From the Guidelines
Adding bupropion (Wellbutrin) to escitalopram (Lexapro) can be an effective strategy for treatment-resistant depression, particularly when patients experience incomplete response to escitalopram alone or have residual symptoms like fatigue or low motivation. This combination leverages complementary mechanisms of action, with escitalopram working primarily on serotonin and bupropion affecting dopamine and norepinephrine systems. When initiating this combination, start with bupropion SR 150 mg once daily for 4-7 days, then increase to 150 mg twice daily if tolerated. The maximum recommended dose is typically 400 mg daily (200 mg twice daily) 1. Some key points to consider when adding bupropion to escitalopram include:
- Monitoring patients closely for potential side effects including increased anxiety, insomnia, headache, dry mouth, and most importantly, an increased seizure risk (particularly at higher doses) 1.
- Contraindications for this combination include patients with seizure disorders, eating disorders, or those undergoing abrupt alcohol or benzodiazepine withdrawal 1.
- Drug interactions are another consideration, as both medications are metabolized by cytochrome P450 enzymes 1.

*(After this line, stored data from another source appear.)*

$ cat src/rtl/uart_byte_fifo.sv
// Byte FIFO between the UART receiver and transmitter; a small read FSM
// pops one byte at a time and paces it on the transmitter's busy flag.
//
// state   | meaning
// IDLE    | wait for a stored byte and an idle transmitter
// LOAD    | pop the oldest byte into tx_data
// START   | tx_start high for this one cycle
// WAIT_HI | wait for tx_busy to rise; give up after 4 cycles
// WAIT_LO | wait for the frame to finish
module uart_byte_fifo #(
  parameter int DATA_W = 8,
  parameter int DEPTH  = 16,
  parameter int AW     = 4
) (
  input  logic              sys_clk,
  input  logic              reset,
  input  logic [DATA_W-1:0] rx_data,
  input  logic              rx_valid,
  input  logic              clear,
  input  logic              tx_busy,
  output logic              tx_start,
  output logic [DATA_W-1:0] tx_data,
  output logic [AW:0]       count,
  output logic              empty,
  output logic              full,
  output logic              overflow
);

  localparam logic [AW:0] DEPTH_C = (AW+1)'(DEPTH);

  typedef enum logic [2:0] {
    ST_IDLE,
    ST_LOAD,
    ST_START,
    ST_WAIT_HI,
    ST_WAIT_LO
  } state_t;

  logic [DATA_W-1:0] mem_q [DEPTH];

  state_t            state_q, state_d;
  logic [AW-1:0]     wr_ptr_q, wr_ptr_d;
  logic [AW-1:0]     rd_ptr_q, rd_ptr_d;
  logic [AW:0]       count_q, count_d;
  logic              ovf_q, ovf_d;
  logic [1:0]        timer_q, timer_d;
  logic              tx_start_q, tx_start_d;
  logic [DATA_W-1:0] tx_data_q, tx_data_d;
  logic              wr_en, pop;

  always_comb begin
    state_d    = state_q;
    wr_ptr_d   = wr_ptr_q;
    rd_ptr_d   = rd_ptr_q;
    count_d    = count_q;
    ovf_d      = ovf_q;
    timer_d    = timer_q;
    tx_start_d = 1'b0;
    tx_data_d  = tx_data_q;
    pop        = 1'b0;
    wr_en      = 1'b0;

    // tx_start is registered on the way out of LOAD so it is high during START
    case (state_q)
      ST_IDLE: begin
        if ((count_q != '0) && !tx_busy) state_d = ST_LOAD;
      end
      ST_LOAD: begin
        pop        = 1'b1;
        tx_data_d  = mem_q[rd_ptr_q];
        rd_ptr_d   = rd_ptr_q + 1'b1;
        tx_start_d = 1'b1;
        state_d    = ST_START;
      end
      ST_START: begin
        timer_d = 2'd3;
        state_d = ST_WAIT_HI;
      end
      ST_WAIT_HI: begin
        if (tx_busy)               state_d = ST_WAIT_LO;
        else if (timer_q == 2'd0)  state_d = ST_IDLE;
        else                       timer_d = timer_q - 2'd1;
      end
      ST_WAIT_LO: begin
        if (!tx_busy) state_d = ST_IDLE;
      end
      default: state_d = ST_IDLE;
    endcase

    // a pop in the same cycle frees the slot a full FIFO would otherwise refuse
    wr_en = rx_valid && ((count_q != DEPTH_C) || pop);
    if (rx_valid && !wr_en) ovf_d = 1'b1;
    if (wr_en) wr_ptr_d = wr_ptr_q + 1'b1;

    case ({wr_en, pop})
      2'b10:   count_d = count_q + 1'b1;
      2'b01:   count_d = count_q - 1'b1;
      default: count_d = count_q;
    endcase

    if (clear) begin
      wr_en      = 1'b0;
      pop        = 1'b0;
      wr_ptr_d   = '0;
      rd_ptr_d   = '0;
      count_d    = '0;
      ovf_d      = 1'b0;
      timer_d    = 2'd0;
      tx_start_d = 1'b0;
      tx_data_d  = tx_data_q;
      state_d    = ST_IDLE;
    end
  end

  always_ff @(posedge sys_clk or negedge reset) begin
    if (!reset) begin
      state_q    <= ST_IDLE;
      wr_ptr_q   <= '0;
      rd_ptr_q   <= '0;
      count_q    <= '0;
      ovf_q      <= 1'b0;
      timer_q    <= 2'd0;
      tx_start_q <= 1'b0;
      tx_data_q  <= '0;
    end else begin
      state_q    <= state_d;
      wr_ptr_q   <= wr_ptr_d;
      rd_ptr_q   <= rd_ptr_d;
      count_q    <= count_d;
      ovf_q      <= ovf_d;
      timer_q    <= timer_d;
      tx_start_q <= tx_start_d;
      tx_data_q  <= tx_data_d;
    end
  end

  // storage needs no reset; contents are only read behind a valid count
  always_ff @(posedge sys_clk) begin
    if (wr_en) mem_q[wr_ptr_q] <= rx_data;
  end

  assign tx_start = tx_start_q;
  assign tx_data  = tx_data_q;
  assign count    = count_q;
  assign empty    = (count_q == '0);
  assign full     = (count_q == DEPTH_C);
  assign overflow = ovf_q;

endmodule

$ cat config.mk
export PLATFORM = sky130hd
export DESIGN_NAME = uart_byte_fifo
export DESIGN_NICKNAME = d
export VERILOG_FILES = /design/src/rtl/uart_byte_fifo.sv
export SDC_FILE = /design/constraint.sdc
export NUM_CORES = 1
export LEC_CHECK = 0
export BUFFER_PORTS_ARGS = -buffer_cell sky130_fd_sc_hd__buf_2
export CORE_UTILIZATION = 60
export DETAILED_ROUTE_END_ITERATION = 8
export PLACE_DENSITY = 0.78
export SLEW_MARGIN = 20
export SYNTH_ARGS = -nofsm -noshare
export SYNTH_HDL_FRONTEND = slang
export SYNTH_SLANG_ARGS = --single-unit
$ cat constraint.sdc
create_clock -name sys_clk -period 7.2 [get_ports sys_clk]
set_input_delay 1.08 -clock sys_clk [delete_from_list [all_inputs] [get_ports sys_clk]]
set_output_delay 1.08 -clock sys_clk [all_outputs]
set_load 0.02 [all_outputs]
# --- Word level (Yosys, flattened, before mapping) ---
# Memory sizes are Yosys's and may differ from the RTL's. A register that Yosys moved wholly into a read port is not among the register bits.
# Cells that the tools add are included.
totals:
  elab_cells: 69
  memories: 1
  register_bits: 20
  ram_bits: 128
  output_inout_bits: 17
  input_bits: 13
memory_table:
  columns: ["memory", "depth", "width", "rd", "rd_clocked_by_memory_dff", "write_ports", "line", "text"]
  rows:
  - ["mem_q", 16, 8, 1, 1, 1, "39", "logic [DATA_W-1:0] mem_q [DEPTH];"]
classes:
  n_bitwise: 1
  add_sub_neg: 5
  n_mux: 23
  reduce_logical: 19
  eq_ne: 13
ops:
  columns: ["cell", "count"]
  rows:
  - ["4-bit 2-to-1 mux", 4]
  - ["3-bit 2-to-1 mux", 5]
  - ["3-bit one-hot mux with 5 select lines", 1]
  - ["3-bit inequality test, second input constant", 4]
  - ["5-bit one-hot mux with 2 select lines", 1]
  - ["4-bit by 1-bit adder with 4-bit output, second input constant", 2]
  - ["1-bit 2-to-1 mux", 7]
  - ["3-bit by 2-bit == test with 1-bit output, second input constant", 2]
  - ["2-bit 2-to-1 mux", 3]
  - ["3-bit AND reduction", 2]
  - ["2-bit nonzero test", 3]
  - ["3-bit nonzero test", 2]
  - ["5-bit by 1-bit adder with 5-bit output, second input constant", 1]
  - ["5-bit == test, second input constant", 1]
  - ["5-bit logical NOT", 1]
  - ["5-bit 2-to-1 mux", 1]
  - ["5-bit inequality test, second input constant", 1]
  - ["5-bit nonzero test", 1]
  - ["5-bit by 1-bit subtractor with 5-bit output, second input constant", 1]
  - ["4-bit inequality test, second input constant", 1]
  - ["2-bit one-hot mux with 2 select lines", 1]
  - ["3-bit by 1-bit == test with 1-bit output, second input constant", 1]
  - ["3-bit == test, second input constant", 1]
  - ["1-bit logical AND", 3]
  - ["other kinds (9)", 11]

# --- Longest topological paths before layout ---
logic_depth:
  depth_word: 8
  ltp_mapped: 11
  mapped_depth_nobuf: 9

# --- Worst setup path before layout ---
# No wires, ideal clock.
synth_path:
  path_type: "input -> register"
  startpoint: "input rx_valid"
  endpoint: "register count_q[4] (netlist: count[4])"
  required_ns: 7.077
  arrival_ns: 2.517
  setup_time_ns: 0.123
  setup_slack_ns: 4.560
  path_stages: 8
  n_path_buf: 0
  path_cell_list: "nor2_4 > inv_1 > fa_1 > nor2b_1 > o21ai_0 > nand2b_1 > mux2_2 > o221a_2"
synth_between:
  elab_chain_cells: 4
  elab_cells_between_ends: 6
  cone_classes: "eq/ne (2); mux (2); reduce/logical (2)"
synth_rtl:
  columns: ["element", "line", "text"]
  rows:
  - ["start, declared", "18", "input logic rx_valid,"]
  - ["1-bit logical AND *", "91", "wr_en = rx_valid && ((count_q != DEPTH_C) || pop);"]
  - ["2-bit by 1-bit == test with 1-bit output / 2-bit == test (equally long branches)", "95", "case ({wr_en, pop})"]
  - ["5-bit one-hot mux with 2 select lines", "95", null]
  - ["5-bit 2-to-1 mux", "101", "if (clear) begin"]
  - ["end signal, assigned", "129", "count_q <= count_d;"]
  - ["end, declared", "44", "logic [AW:0] count_q, count_d;"]
# Every way passes the cells marked *; elsewhere a longest branch is shown, timed or not.
# A chain may end at the register's enable or synchronous reset.

# --- Worst setup path in the final report ---
layout_path:
  startpoint: "register count_q[0] (netlist: count[0])"
  endpoint: "output full"
layout_between:
  elab_chain_cells: 1
layout_rtl:
  columns: ["element", "line", "text"]
  rows:
  - ["5-bit == test", "146", "assign full = (count_q == DEPTH_C);"]
  - ["end, declared", "25", "output logic full,"]
# Every way passes these cells.

==> flow_metrics.tcl <==
set metrics [dict create \
    n_antenna_cell 0 \
    rsz0062_at_grt "false" \
    critPathArrivalTime_ns 2.02 \
    die_w_um 105.2 \
    yosysTopAreaCell "edfxtp_1" \
    setup_ws_ns 4.101 \
    max_slew_margin_pct 39.71 \
    grt-ovfl-total 0 \
    async_flop_share_pct 17.95 \
    num_vias 3288 \
    antenna_found_initial 0 \
    holdCritPathClass "flop to flop" \
    place_congestion 0.7662 \
    dp_slack_ns 4.263 \
    wl_mm 11.81 \
    min_period_ns 3.099 \
    die-area_sq_um 11060 \
    worst_slew_pin_slew_ns 0.9010 \
    seqCellArea_sq_um 4548 \
    finalSetupViolCount 0 \
    clock-root-buffer "clkbuf_8" \
    cpMaxStageDelayCell "nor4_1" \
    dp.cells 510 \
    dr.first_iter.drc_count 299 \
    synth_top_area_share_pct 60.19 \
    cts_max_level 4 \
    ant_nets 0 \
    fillers 648 \
    layout.cells.non_filler 542 \
    hold_viol 0 \
    fin_skew_ns 0.01180 \
    ys_seq_elements 156 \
    nNetsFinal 416 \
    synth_edf_count 128 \
    outcome "completed" \
    chipHeight_um 105.2 \
    synthCells 360 \
    syn_area_sq_um 6386 \
    cts_buffers 17 \
    ys.flop_type "edfxtp_1" \
    avgSynthCellArea_sq_um 17.74 \
    syn2layout_area_growth_pct 12.42 \
    max_cap_viol_count 0 \
    start_util_pct 61.86 \
    synth_nets 383 \
    yosys_warnings 0 \
    ctsHoldBuffers 0 \
    core_sq_um 10320 \
    multi_input_area_sq_um 1715 \
    finalMaxSlewViolations 0 \
    crit_chain "nor4_1 > and2_1 > buf_2" \
    crit_type "flop to output port" \
    cts_resized 0 \
    worstPathMaxFanout 7 \
    synth_area_leaders "edfxtp_1 60%, mux4_2 11%, dfrtp_1 11%, mux2i_1 2.5%, nor2_1 2.4%" \
    p_leak_nw 2.458 \
    drive_gt1_share_pct 26.11 \
    critPathMaxStageDelay_ns 0.59 \
    rows 37 \
    whs_ns 0.4923 \
    vdd_drop_max_v 0.0001772 \
    end_kind "output port" \
    dp_hpwl_mm 7.480 \
    cts_setup_buffers 0 \
    powerDensity_nw_per_um2 328.0 \
    cp-start-kind "flop" \
    cp.required_ns 6.12 \
    io-pin-count 30 \
    routed_via_density 6.066 \
    seq_area_frac_synth_pct 71.16 \
    ys_types 43 \
    finalSetupTns_ns 0 \
    cts_sinks 156 \
    portBuffers 29 \
    clock_latency_ns 0.52 \
    power.total_mw 2.355 \
    tritoncts "done" \
    wl_per_cell_um 21.79 \
    fmax_ghz 0.3227 \
    drc 0 \
    grt_pass1_wl_mm 18.55 \
    first_pass_iters 4 \
    clk_pin_slew_ns 0.06 \
    grt_max_degree 35 \
    grt_usage_pct 23.80 \
    cts_buffer_depth 2 \
    timing.final.crit_share_pct 43.04 \
    grt_pass1_vias 3377 \
]
[cell usage in the layout, fill, tap and decap left out, types with 5 or more instances in the layout]
| master | count |
|---|---|
| edfxtp_1 | 128 |
| dfrtp_1 | 27 |
| nand2_1 | 16 |
| xor2_1 | 5 |
| a21oi_1 | 9 |
| nor2_1 | 41 |
| o221ai_1 | 6 |
| mux2_2 | 5 |
| mux4_2 | 32 |
| clkbuf_16 | 16 |
| mux2i_1 | 16 |
| buf_2 | 29 |
| inv_1 | 9 |
| ha_1 | 9 |
| inv_6 | 6 |
[critical path: cells and delay by family (launching register included)]
kind	cells	cell delay, ns
AND/OR/NAND/NOR	2	0.87
flip-flops	1	0.44
buffers and inverters	1	0.19
[registers in the layout (all words and copies together) (netlist names)]
| register | flops |
|---|---|
| count | 5 |
| mem_q | 128 |
| overflow | 1 |
| rd_ptr_q | 4 |
| state_q | 3 |
| timer_q | 2 |
| tx_data | 8 |
| tx_start | 1 |
| wr_ptr_q | 4 |
[metal layers]
| metal | routed length (um) | vias up | global-route usage (%) |
|---|---|---|---|
| met5 | 0 | - | 0 |
| met4 | 187 | 0 | 10.06 |
| met3 | 777 | 21 | 5.989 |
| met2 | 5922 | 130 | 36.47 |
| met1 | 4921 | 1673 | 33.03 |
| li1 | - | 1464 | - |
[synthesized netlist by cell type (all sizes together), types with 6 or more instances]
| cell type | n |
|---|---|
| a21oi | 9 |
| buf | 14 |
| dfrtp | 28 |
| edfxtp | 128 |
| ha | 9 |
| inv | 9 |
| mux2i | 16 |
| mux4 | 32 |
| nand2 | 17 |
| nor2 | 42 |
| o221ai | 6 |
[worst paths after layout]
path / start / to / slack [ns] / cells past startpoint
max: count[0] / full / 4.10 / 3
min: tx_data[5] / tx_data[5] / 0.49 / 2
max reg2reg: state_q[1] / count[4] / 4.40 / 9
min reg2reg: tx_data[5] / tx_data[5] / 0.49 / 2
max in group asynchronous: reset / rd_ptr_q[0] / 6.12 / 1
min in group asynchronous: reset / wr_ptr_q[3] / 0.59 / 1
[cell families (layout without fill, tap and decap cells)]
family,Yosys count,count (layout),synth area share (%)
compound gates,28,28,3.233
xor+xnor,7,7,0.9601
fa+ha+maj,10,10,2.077
mux,53,53,14.67
buf+inv,26,72,1.979
flops,156,156,71.16
simple gates,80,80,5.917
[area by class of cell]
type	instances	area share, %
flip-flops and latches	156	63.35
multi-input cells	178	23.89
clock buffers	17	5.769
well taps	136	2.370
repair buffers	31	2.231
clock inverters	15	1.917
inverters	9	0.4705
[stage by stage]
step                util, %  area, sq um
floorplan                 -         6386
global placement      64.17         6625
detailed placement    64.17         6625
CTS                   69.52         7177
global route          69.54         7179
finish                69.54         7179
[power by group]
group	leakage [nW]	switching (mW)	internal (mW)
sequential	1.52	0.0832	1.03
clock	0.258	0.360	0.463
combinational	0.680	0.222	0.196
total	2.46	0.666	1.69
Note: power is estimated with default switching activity, not from simulation.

- The combination may be particularly beneficial for patients with depression accompanied by fatigue, low energy, sexual dysfunction, or weight gain from escitalopram, as bupropion often helps counteract these specific side effects while providing additional antidepressant efficacy through its distinct mechanism of action 1. It is essential to assess patient status, therapeutic response, and adverse effects of antidepressant therapy on a regular basis beginning within 1 to 2 weeks of initiation of therapy and modify treatment if the patient does not have an adequate response to pharmacotherapy within 6 to 8 weeks of the initiation of therapy for major depressive disorder 1.
From the Research
Considerations for Adding Bupropion to Escitalopram
When considering adding bupropion (Wellbutrin) to escitalopram (Lexapro) in treatment-resistant patients, several factors should be taken into account:
- Serotonin Syndrome Risk: The combination of bupropion and selective serotonin reuptake inhibitors (SSRIs) like escitalopram may increase the risk of serotonin syndrome, a potentially fatal complication 2.

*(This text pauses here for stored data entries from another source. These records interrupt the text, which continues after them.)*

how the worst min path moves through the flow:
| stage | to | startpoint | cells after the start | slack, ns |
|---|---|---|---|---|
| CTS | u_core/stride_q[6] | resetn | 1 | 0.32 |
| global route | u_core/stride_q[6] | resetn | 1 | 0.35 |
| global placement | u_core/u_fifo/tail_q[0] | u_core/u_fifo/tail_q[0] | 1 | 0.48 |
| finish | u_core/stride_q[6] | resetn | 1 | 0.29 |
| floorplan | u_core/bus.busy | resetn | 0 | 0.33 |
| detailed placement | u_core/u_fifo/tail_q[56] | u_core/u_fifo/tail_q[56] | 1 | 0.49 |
### src/rtl/reduction_mux_pipe.sv
// rtl/reduction_mux_pipe.sv - registered per-lane group select stage with runtime config and out-of-range counter
module reduction_mux_pipe #(
  parameter int W       = 32,
  parameter int NUM_IN  = 8,
  parameter int NUM_OUT = 2,
  parameter int SEL_W   = 3,
  parameter int CNT_W   = 16
) (
  input  logic                     clk,
  input  logic                     rst,
  input  logic                     i_cfg_valid,
  input  logic [NUM_OUT*SEL_W-1:0] i_cfg_sel,
  input  logic                     i_valid,
  output logic                     o_ready,
  input  logic [NUM_IN*W-1:0]      i_data,
  output logic                     o_valid,
  input  logic                     i_ready,
  output logic [NUM_OUT*W-1:0]     o_data,
  input  logic                     i_clr_cnt,
  output logic [CNT_W-1:0]         o_oor_cnt
);

  localparam int               GRP     = NUM_IN / NUM_OUT;
  localparam logic [SEL_W-1:0] GRP_SEL = SEL_W'(GRP);
  localparam logic [CNT_W-1:0] CNT_MAX = '1;

  logic [NUM_OUT*SEL_W-1:0] sel_q;
  logic [NUM_OUT*W-1:0]     lane_data;
  logic [NUM_OUT-1:0]       lane_oor;
  logic                     accept;
  logic                     any_oor;

  // A new beat may enter whenever the output register is empty or being drained this cycle.
  assign o_ready = ~o_valid | i_ready;
  assign accept  = i_valid & o_ready;
  assign any_oor = |lane_oor;

  // Per-lane select: only codes below GRP pick an element; every other code yields zero.
  // The compare-per-element form keeps the index inside the lane's own group.
  always_comb begin
    lane_data = '0;
    lane_oor  = '0;
    for (int k = 0; k < NUM_OUT; k++) begin
      lane_oor[k] = (sel_q[k*SEL_W +: SEL_W] >= GRP_SEL);
      for (int g = 0; g < GRP; g++) begin
        if (sel_q[k*SEL_W +: SEL_W] == SEL_W'(g)) begin
          lane_data[k*W +: W] = i_data[(k*GRP+g)*W +: W];
        end
      end
    end
  end

  // Active select register; a beat accepted on the load edge still sees the old value.
  always_ff @(posedge clk or negedge rst) begin
    if (!rst) begin
      sel_q <= '0;
    end else if (i_cfg_valid) begin
      sel_q <= i_cfg_sel;
    end
  end

  // Output register: load on accept, drop valid on drain, otherwise hold data and valid.
  always_ff @(posedge clk or negedge rst) begin
    if (!rst) begin
      o_valid <= 1'b0;
      o_data  <= '0;
    end else if (accept) begin
      o_valid <= 1'b1;
      o_data  <= lane_data;
    end else if (i_ready) begin
      o_valid <= 1'b0;
    end
  end

  // Saturating count of accepted beats with any out-of-range lane; clear has priority.
  always_ff @(posedge clk or negedge rst) begin
    if (!rst) begin
      o_oor_cnt <= '0;
    end else if (i_clr_cnt) begin
      o_oor_cnt <= '0;
    end else if (accept && any_oor && (o_oor_cnt != CNT_MAX)) begin
      o_oor_cnt <= o_oor_cnt + 1'b1;
    end
  end

endmodule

- Dose-Related Phenomena: High doses of bupropion (>450 mg/d) may be associated with an increased risk of mania in patients with bipolar affective disorder, although bupropion is generally considered to have a lower risk of inducing mania compared to other antidepressants 3.
- Efficacy and Tolerability: The combination of escitalopram and bupropion-SR has been shown to be effective and well-tolerated in patients with major depressive disorder, with response and remission rates higher than those typically seen with SSRI monotherapy 4.
- Extrapyramidal Symptoms: While escitalopram and other SSRIs may be associated with extrapyramidal symptoms, bupropion has been reported to be a suitable alternative in patients who experience these symptoms 5.
- Overdose Risk: Bupropion overdose has been associated with a higher risk of serious outcomes, including death, seizures, and hallucinations, compared to SSRI overdose 6.
Key Points to Consider
- Monitor patients closely for signs of serotonin syndrome when combining bupropion and escitalopram.
- Be cautious when using high doses of bupropion, especially in patients with bipolar affective disorder.
- The combination of escitalopram and bupropion-SR may be a viable option for patients with treatment-resistant major depressive disorder.
- Consider the potential for extrapyramidal symptoms when selecting an antidepressant.
- Evaluate the risk of overdose and the patient's propensity for self-harm when considering bupropion therapy.